[Collected data]
**config.mk**
```make
export PLATFORM = sky130hd
export DESIGN_NAME = color_dedup_find_or_insert
export DESIGN_NICKNAME = d
export VERILOG_FILES = /design/src/sv/cdfi_pkg.sv /design/src/sv/cdfi_cell.sv /design/src/sv/color_dedup_find_or_insert.sv
export SDC_FILE = /design/constraint.sdc
export NUM_CORES = 2
export LEC_CHECK = 0
export BUFFER_PORTS_ARGS = -buffer_cell sky130_fd_sc_hd__buf_2
export CORE_MARGIN = 3
export CORE_UTILIZATION = 55
export CTS_CLUSTER_DIAMETER = 200
export DETAILED_ROUTE_END_ITERATION = 6
export HOLD_SLACK_MARGIN = 0.08
export PLACE_DENSITY = 0.8
export RECOVER_POWER = 50
export SLEW_MARGIN = 20
export SYNTH_ARGS = -nofsm -noshare
export SYNTH_HDL_FRONTEND = slang
export SYNTH_HIERARCHICAL = 1
export SYNTH_SLANG_ARGS = --single-unit
export TNS_END_PERCENT = 5
```
**constraint.sdc**
```tcl
create_clock -name clk -period 7.3 [get_ports clk]
set_input_delay 0.73 -clock clk [delete_from_list [all_inputs] [get_ports clk]]
set_output_delay 0.73 -clock clk [all_outputs]
set_load 0.01 [all_outputs]
```
**src/sv/cdfi_pkg.sv**
```systemverilog
`default_nettype none

package cdfi_pkg;

    // Table size, neutral white at index 0 included.
    localparam int TABLE_ENTRIES = 64;
    localparam int CELLS         = TABLE_ENTRIES - 1;
    localparam int IDX_W         = $clog2(TABLE_ENTRIES);
    localparam int CNT_W         = $clog2(TABLE_ENTRIES + 1);
    localparam int RGB_W         = 24;
    localparam int BANK_W        = 6;

    localparam logic [RGB_W-1:0] NEUTRAL_RGB = 24'hFFFFFF;

    typedef enum logic
    {
        REQ_FIND  = 1'b0,
        REQ_CLEAR = 1'b1
    } req_t;

    // Search token handed from cell to cell.
    typedef struct packed
    {
        logic              active;
        logic [RGB_W-1:0]  color;
        logic [IDX_W-1:0]  idx;      // index of the cell receiving it
        logic [CNT_W-1:0]  count;    // entries in use
        logic              found;
        logic              added;
        logic [IDX_W-1:0]  res_idx;
    } token_t;

endpackage

`default_nettype wire

```
**src/sv/cdfi_cell.sv**
```systemverilog
`default_nettype none

module cdfi_cell
(
    input  wire logic            clk,
    input  wire logic            rst_n,
    input  wire cdfi_pkg::token_t tok_in,
    output cdfi_pkg::token_t     tok_out
);

    logic                        active_reg;
    cdfi_pkg::token_t            tok_reg;
    cdfi_pkg::token_t            tok_next;
    logic [cdfi_pkg::RGB_W-1:0]  color_reg;
    logic                        in_use;
    logic                        hit;
    logic                        ins;

    // entries at or above count hold stale data and are never compared
    assign in_use = cdfi_pkg::CNT_W'(tok_in.idx) < tok_in.count;
    assign hit    = in_use && (color_reg == tok_in.color) && !tok_in.found;
    assign ins    = (cdfi_pkg::CNT_W'(tok_in.idx) == tok_in.count) && !tok_in.found;

    always_comb
    begin
        tok_next       = tok_in;
        tok_next.idx   = cdfi_pkg::IDX_W'(tok_in.idx + 1'b1);
        tok_next.found = tok_in.found | hit | ins;
        tok_next.added = tok_in.added | ins;
        if (hit || ins)
        begin
            tok_next.res_idx = tok_in.idx;
        end
    end

    always_ff @(posedge clk or negedge rst_n)
    begin
        if (!rst_n)
        begin
            active_reg <= 1'b0;
        end
        else
        begin
            active_reg <= tok_in.active;
        end
    end

    always_ff @(posedge clk)
    begin
        if (tok_in.active)
        begin
            tok_reg <= tok_next;
            if (ins)
            begin
                color_reg <= tok_in.color;
            end
        end
    end

    always_comb
    begin
        tok_out        = tok_reg;
        tok_out.active = active_reg;
    end

endmodule

`default_nettype wire

```
**src/sv/color_dedup_find_or_insert.sv**
```systemverilog
// Answer: a clear request or white is answered in the cycle after it is taken; any
//   other colour once the search token has walked the row of TABLE_ENTRIES-1 cells.
// Flow: one request at a time; a new request is taken once the previous
//   result is taken, so searches never overlap.
// Reset: asynchronous, active low; the table holds only neutral white after reset.
//   Stored colours are not cleared; the entry count guards against stale entries.
`default_nettype none

module color_dedup_find_or_insert
(
    input  wire logic                            clk,
    input  wire logic                            rst_n,
    // request channel
    input  wire logic                            req_valid,
    output logic                                 req_stall,
    input  wire logic                            req_type,
    input  wire logic [cdfi_pkg::RGB_W-1:0]      color_rgb,
    // result channel
    output logic                                 res_valid,
    input  wire logic                            res_stall,
    output logic [cdfi_pkg::BANK_W-1:0]          entry_index,
    output logic                                 was_added,
    output logic                                 table_full
);

    // Search token chain: tok[0] is injected here, tok[CELLS] leaves the last cell.
    cdfi_pkg::token_t tok [cdfi_pkg::CELLS+1];

    logic                          busy_reg;
    logic                          busy_next;
    logic                          res_valid_reg;
    logic                          res_valid_next;
    logic [cdfi_pkg::CNT_W-1:0]    count_reg;
    logic [cdfi_pkg::CNT_W-1:0]    count_next;
    logic [cdfi_pkg::BANK_W-1:0]   bank_reg;
    logic                          added_reg;
    logic                          full_reg;

    logic                          accept;
    logic                          is_clear;
    logic                          is_white;
    logic                          tail_done;
    cdfi_pkg::token_t              head;
    cdfi_pkg::token_t              tail;

    // Hold off requests while a search runs or a result is still stalled.
    assign req_stall = busy_reg || (res_valid_reg && res_stall);
    assign accept    = req_valid && !req_stall;
    assign is_clear  = cdfi_pkg::req_t'(req_type) == cdfi_pkg::REQ_CLEAR;
    assign is_white  = color_rgb == cdfi_pkg::NEUTRAL_RGB;

    // Token enters at index 1; the neutral entry is never stored in a cell.
    always_comb
    begin
        head.active  = accept && !is_clear && !is_white;
        head.color   = color_rgb;
        head.idx     = cdfi_pkg::IDX_W'(1);
        head.count   = count_reg;
        head.found   = 1'b0;
        head.added   = 1'b0;
        head.res_idx = '0;
    end

    assign tok[0] = head;

    for (genvar k = 0; k < cdfi_pkg::CELLS; k++)
    begin : g_cell
        cdfi_cell u_cell
        (
            .clk     (clk),
            .rst_n   (rst_n),
            .tok_in  (tok[k]),
            .tok_out (tok[k+1])
        );
    end

    assign tail      = tok[cdfi_pkg::CELLS];
    assign tail_done = busy_reg && tail.active;

    // Control state.
    always_comb
    begin
        busy_next      = busy_reg;
        res_valid_next = res_valid_reg;
        count_next     = count_reg;
        if (res_valid_reg && !res_stall)
        begin
            res_valid_next = 1'b0;
        end
        if (accept)
        begin
            if (is_clear)
            begin
                count_next     = cdfi_pkg::CNT_W'(1);
                res_valid_next = 1'b1;
            end
            else if (is_white)
            begin
                res_valid_next = 1'b1;
            end
            else
            begin
                busy_next = 1'b1;
            end
        end
        if (tail_done)
        begin
            busy_next      = 1'b0;
            res_valid_next = 1'b1;
            if (tail.added)
            begin
                count_next = cdfi_pkg::CNT_W'(count_reg + 1'b1);
            end
        end
    end

    always_ff @(posedge clk or negedge rst_n)
    begin
        if (!rst_n)
        begin
            busy_reg      <= 1'b0;
            res_valid_reg <= 1'b0;
            count_reg     <= cdfi_pkg::CNT_W'(1);
        end
        else
        begin
            busy_reg      <= busy_next;
            res_valid_reg <= res_valid_next;
            count_reg     <= count_next;
        end
    end

    // Result payload: clear and white answer at once, a search when the token exits.
    always_ff @(posedge clk)
    begin
        if (accept && (is_clear || is_white))
        begin
            bank_reg  <= '0;
            added_reg <= 1'b0;
            full_reg  <= 1'b0;
        end
        else if (tail_done)
        begin
            // no match and no free entry: table full, index 0
            bank_reg  <= tail.found ? cdfi_pkg::BANK_W'(tail.res_idx) : '0;
            added_reg <= tail.added;
            full_reg  <= !tail.found;
        end
    end

    assign res_valid   = res_valid_reg;
    assign entry_index = bank_reg;
    assign was_added   = added_reg;
    assign table_full  = full_reg;

endmodule

`default_nettype wire

```
==> flow_summary_export.csv <==
group,metric,value,unit
sta,setup_ws,3.68,ns
routing,remaining_drc_errors,2,
sta,hold_viol,0,
sta,rsz0062_at_grt,"false",
cts,h-tree-depth,5,
floorplan,core,0.334,mm2
sta,post-route-min-period,3.62,ns
final_layout,nFillCells,22700,
grt,grt_max_degree,48,
setup_path,crit_chain,"clkbuf_1, and2_1",
sta,worst_pin_slew,2.70,ns
floorplan,start_util,0.554,
synthesis,synthesis.area,0.185,mm2
floorplan,rows,212,
setup_path,startpoint_type,"register",
setup_path,slowest_stage,"clkbuf_1",
final_layout,finish.utilization,0.609,
grt,first_global_vias,93900,
routing,drt-total-wl,339000,um
floorplan,io_pins,39,
cts,clockBufferDepth,4,
setup_path,worstPathMaxFanout,47,
grt,antenna_found_initial,2,
placement,port_buffers,38,
setup_path,worst-path-buf-inv,1,
setup_path,critPathKind,"register to register",
sta,slew_headroom,-0.801,
pwr,power_density,240,mW/mm2
min_path,hold_class,"primary input to register",
sta,fmax,276,MHz
sta,setup_viol,0,
synthesis,syn_inst,10800,
pwr,p_leak,65.8,nW
grt,grt_use_total,0.196,
floorplan,die-area,0.343,mm2
floorplan,die_w,586,um
setup_path,critPathMaxStageDelay,1.81,ns
placement,gp_congestion,0.878,
sta,period_share,0.496,
setup_path,cp-end-kind,"register",
cts,cts_inserted_buffers,424,
final_layout,largest_reg_flops,2798,
cts,post_cts.repair.setup_buffers,0,
final_layout,drive_gt1_frac,0.154,
final_layout,instances_no_fill,15900,
sta,final-max-slew-violation-count,1768,
run_status,outcome,"finished with violations",
synthesis,yosysWarningCount,6,
placement,dp_hpwl,234000,um
final_layout,nets,11600,
cts,clk_latency,0.97,ns
cts,cts_tree,"done",
routing,drtIter0Drc,7571,
routing,vias,91500,
setup_path,worstPathArrival,4.20,ns
routing,antenna_left,0,
run_status,violations,"DRC, capacitance limit, slew limit",
sta,fin_tns_setup,0,ns
setup_path,crit_family,"buffers and inverters",
pwr,max-vdd-ir-drop,0.274,mV
job,maxCapViolations,37,
routing,viasPerCell,5.75,
grt,grt-ovfl-total,0,
sta,skew,0.0868,ns
setup_path,worstPathRequired,7.87,ns
final_layout,syn_to_final_growth,10.1,%
synthesis,syn_avg_cell_area,17.1,um2
floorplan,die_h,586,um
routing,post_drt_wl_per_cell,21.3,um
routing,drt_pass1_iterations,7,
cts,root_buffer,"clkbuf_16",
placement,pre_cts_slack,3.65,ns
cts,clkSlewWorstSetupHoldPaths,0.06,ns
placement,placed_cells,15100,
grt,grt_pass1_wl,534000,um
cts,cts_sinks,4390,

**WHAT IS NEEDED:** From the line that contains "setup_path,critPathMaxStageDelay,1.81,ns" down to the final line of the entries, print every line exactly as it is, and only those lines.

**FINAL ANSWER:**
setup_path,critPathMaxStageDelay,1.81,ns
placement,gp_congestion,0.878,
sta,period_share,0.496,
setup_path,cp-end-kind,"register",
cts,cts_inserted_buffers,424,
final_layout,largest_reg_flops,2798,
cts,post_cts.repair.setup_buffers,0,
final_layout,drive_gt1_frac,0.154,
final_layout,instances_no_fill,15900,
sta,final-max-slew-violation-count,1768,
run_status,outcome,"finished with violations",
synthesis,yosysWarningCount,6,
placement,dp_hpwl,234000,um
final_layout,nets,11600,
cts,clk_latency,0.97,ns
cts,cts_tree,"done",
routing,drtIter0Drc,7571,
routing,vias,91500,
setup_path,worstPathArrival,4.20,ns
routing,antenna_left,0,
run_status,violations,"DRC, capacitance limit, slew limit",
sta,fin_tns_setup,0,ns
setup_path,crit_family,"buffers and inverters",
pwr,max-vdd-ir-drop,0.274,mV
job,maxCapViolations,37,
routing,viasPerCell,5.75,
grt,grt-ovfl-total,0,
sta,skew,0.0868,ns
setup_path,worstPathRequired,7.87,ns
final_layout,syn_to_final_growth,10.1,%
synthesis,syn_avg_cell_area,17.1,um2
floorplan,die_h,586,um
routing,post_drt_wl_per_cell,21.3,um
routing,drt_pass1_iterations,7,
cts,root_buffer,"clkbuf_16",
placement,pre_cts_slack,3.65,ns
cts,clkSlewWorstSetupHoldPaths,0.06,ns
placement,placed_cells,15100,
grt,grt_pass1_wl,534000,um
cts,cts_sinks,4390,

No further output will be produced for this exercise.